*Provided data*.
`src/rtl/apsq_pkg.sv`:
```
package apsq_pkg;

    localparam int RING_SLOTS        = 64;
    localparam int MAX_PACKET_FRAMES = 256;
    localparam int MAX_BLOCK_FRAMES  = 4096;

    localparam int PTR_W      = (RING_SLOTS > 1) ? $clog2(RING_SLOTS) : 1;
    localparam int CNT_W      = $clog2(RING_SLOTS + 1);
    localparam int PF_W       = $clog2(MAX_PACKET_FRAMES + 1);
    localparam int FRAMES_W   = $clog2(MAX_BLOCK_FRAMES + 1);
    localparam int REM_W      = PF_W + 1;
    localparam int DIV_STEP_W = $clog2(FRAMES_W + 1);

    localparam int SEQ_W   = 32;
    localparam int POS_W   = 64;
    localparam int TOT_W   = 32;
    localparam int DROPF_W = 48;

    localparam int PF_REG_W    = 9;
    localparam int SLOTS_REG_W = 7;
    localparam int CFG_IDX_W   = 2;
    localparam int CFG_DATA_W  = 9;

    localparam logic [CFG_IDX_W-1:0] CFG_PACKET_FRAMES = 2'd0;
    localparam logic [CFG_IDX_W-1:0] CFG_SLOTS_IN_USE  = 2'd1;

    localparam logic OP_SUBMIT = 1'b0;
    localparam logic OP_POP    = 1'b1;

    typedef struct packed {
        logic [SEQ_W-1:0] seq;
        logic [POS_W-1:0] pos;
        logic [PF_W-1:0]  len;
        logic             silence;
    } t_slot;

    typedef struct packed {
        logic load;
        logic div_start;
        logic refuse;
        logic empty_pop;
        logic rd;
        logic pop_commit;
        logic drop;
        logic admit;
        logic wr;
    } t_dp_cmd;

    typedef struct packed {
        logic op;
        logic bad_size;
        logic empty;
        logic div_done;
        logic fits;
        logic last;
    } t_dp_status;

endpackage

```
`src/rtl/apsq_ctrl.sv`:
```
module apsq_ctrl import apsq_pkg::*; (
    input  logic       i_clk,
    input  logic       i_rst_n,
    input  logic       i_start,
    input  t_dp_status i_status,
    output t_dp_cmd    o_cmd,
    output logic       o_busy,
    output logic       o_idle,
    output logic       o_strobe
);

    typedef enum logic [5:0] {
        S_IDLE     = 6'b000001,
        S_DISPATCH = 6'b000010,
        S_DIV      = 6'b000100,
        S_DECIDE   = 6'b001000,
        S_WRITE    = 6'b010000,
        S_READ     = 6'b100000
    } t_state;

    t_state r_state;
    t_state n_state;
    logic   r_strobe;
    logic   n_strobe;

    always_comb begin
        n_state  = r_state;
        n_strobe = 1'b0;
        o_cmd    = '0;
        case (r_state)
            S_IDLE: begin
                if (i_start) begin
                    o_cmd.load = 1'b1;
                    n_state    = S_DISPATCH;
                end
            end
            S_DISPATCH: begin
                if (i_status.op == OP_POP) begin
                    if (i_status.empty) begin
                        o_cmd.empty_pop = 1'b1;
                        n_strobe        = 1'b1;
                        n_state         = S_IDLE;
                    end else begin
                        o_cmd.rd = 1'b1;
                        n_state  = S_READ;
                    end
                end else if (i_status.bad_size) begin
                    o_cmd.refuse = 1'b1;
                    n_strobe     = 1'b1;
                    n_state      = S_IDLE;
                end else begin
                    o_cmd.div_start = 1'b1;
                    n_state         = S_DIV;
                end
            end
            S_DIV: begin
                if (i_status.div_done) begin
                    n_state = S_DECIDE;
                end
            end
            S_DECIDE: begin
                if (i_status.fits) begin
                    o_cmd.admit = 1'b1;
                    n_state     = S_WRITE;
                end else begin
                    o_cmd.drop = 1'b1;
                    n_strobe   = 1'b1;
                    n_state    = S_IDLE;
                end
            end
            S_WRITE: begin
                o_cmd.wr = 1'b1;
                if (i_status.last) begin
                    n_strobe = 1'b1;
                    n_state  = S_IDLE;
                end
            end
            S_READ: begin
                o_cmd.pop_commit = 1'b1;
                n_strobe         = 1'b1;
                n_state          = S_IDLE;
            end
            default: begin
                n_state = S_IDLE;
            end
        endcase
    end

    always_ff @(posedge i_clk) begin
        if (!i_rst_n) begin
            r_state  <= S_IDLE;
            r_strobe <= 1'b0;
        end else begin
            r_state  <= n_state;
            r_strobe <= n_strobe;
        end
    end

    assign o_busy   = (r_state != S_IDLE);
    assign o_idle   = (r_state == S_IDLE);
    assign o_strobe = r_strobe;

    a_strobe_when_idle: assert property (@(posedge i_clk) disable iff (!i_rst_n)
        r_strobe |-> r_state == S_IDLE)
        else $error("result strobe while a request is still in progress");

endmodule

```
`config.mk`:
```
export PLATFORM = sky130hd
export DESIGN_NAME = apsq_ctrl
export DESIGN_NICKNAME = d
export VERILOG_FILES = /design/src/rtl/apsq_pkg.sv /design/src/rtl/apsq_ctrl.sv
export SDC_FILE = /design/constraint.sdc
export NUM_CORES = 1
export LEC_CHECK = 0
export BUFFER_PORTS_ARGS = -buffer_cell sky130_fd_sc_hd__buf_2
export CAP_MARGIN = 20
export CORE_AREA = 2 2 39 41
export DETAILED_ROUTE_END_ITERATION = 6
export DIE_AREA = 0 0 41 43
export PLACE_DENSITY = 0.71
export SYNTH_ARGS = -nofsm -noshare
export SYNTH_HDL_FRONTEND = slang
export SYNTH_SLANG_ARGS = --single-unit
```
`constraint.sdc`:
```
create_clock -name i_clk -period 2.5 [get_ports i_clk]
set_input_delay 0.5 -clock i_clk [delete_from_list [all_inputs] [get_ports i_clk]]
set_output_delay 0.5 -clock i_clk [all_outputs]
set_load 0.05 [all_outputs]
```
==> run metrics <==
fin worst setup slack=roughly 0.067 ns; first-pass GRT wire length=roughly 1700 um; post-synthesis sequential area ratio=0.305; syn_area_per_cell=roughly 8.3 um^2; CTS max path bufs=2; Worst setup SP type=flop; area growth from synthesis to layout=36.8%; floorplan row count=14; Placement Cell Area=588 um^2; fraction of layout cells with a size suffix above 1=0.442; Synth area leader=dfxtp_1; clk sinks=7; Critical Path End Type=output pin; Cell Pwr Density=~1000 mW/mm^2; Die Wd=slightly above 40 um; vias in the first global route=between 400 and 500; Overall Power=around 640 uW; Seq cells post-synth=7; Die Y-Extent=~43 um; global route overflow=0; CTS Buf Count=3; final wirelength=about 1100 um; register area=roughly 140 um^2; area of the multi-input gates=323 um^2; Finished Cell Area=628 um^2; largest net degree at the start of global routing=10; DRT Pass-1 Iters=4; Worst Path Required=2.00 ns; Max stage delay on crit path=roughly 0.60 ns; worst-margin pin slew=0.350 ns; synth warn=0; hold buffers post-CTS=0; Worst-path clk slew=0.06 ns; Fillers=145; largest cells by area after synthesis=dfxtp_1 (31%), nor3b_1 (6.5%), nor4b_1 (5.7%); antenna violations before repair=0; fin nets=87; final count of negative-setup-slack endpoints=0; top-count cell post-synth=dfxtp_1; vias per inst=around 5.2; Worst Path Arrival=1.93 ns; maximum vdd drop=0.402 mV; max cap viols=0; All-Layer GR Usage=0.152; Pleak=roughly 0.00027 uW; Tcrit/Tclk final=0.973; Inst Count DP=89; Yosys top cell area share=0.305; ant diodes=0; DRC Markers=0; post-layout util=0.454; worst skew pair latency=~0.25 ns; Gate Count Post-Synth=55; post-route ant nets=0; Layout Skew=0.00873 ns; RSZ-0062 raised after global routing=yes; pins over their slew limit=0; port bufs=20; min Tclk post-route=roughly 2.4 ns; Crit-path slowest cell=or4_4; Vias=about 490; DP HPWL=856 um; CTS tree=done; Post-synth EDFFs=0; Netlist cell types=30; Routability Congestion=approximately 0.73; max frequency=~0.41 GHz; slew margin rel.=0.765; core area=about 0.0014 mm^2; Async S/R FF share, synth=0; Post-synth top cells=dfxtp_1 (7), nor2_1 (6), nand2_1 (4), nor3b_1 (4); Setup Crit Path Kind=reg2out; Die ar.=roughly 0.0018 mm^2; post-place setup slack=~0.29 ns; clk root buf=clkbuf_4; htree depth=1; Ports=21; syn_nets=64; Crit Path Max Fanout=6; Synth Flop Type=dfxtp_1; Starting Density=0.332; DRT iter0 DRCs=10; status=finished, final reports clean; CP Cell Sequence=or4_4 > or2_2 > nor3b_2 > buf_4; Final Hold Fails=0; Finished Layout Cells=93; Syn Std Cell Area=459 um^2; drt wl/cell=roughly 12 um; Worst Hold Class=in2reg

*Exercise requirements*. Say how many lines of the listing above contain "posedge", with no other words.

*Exercise output*. 2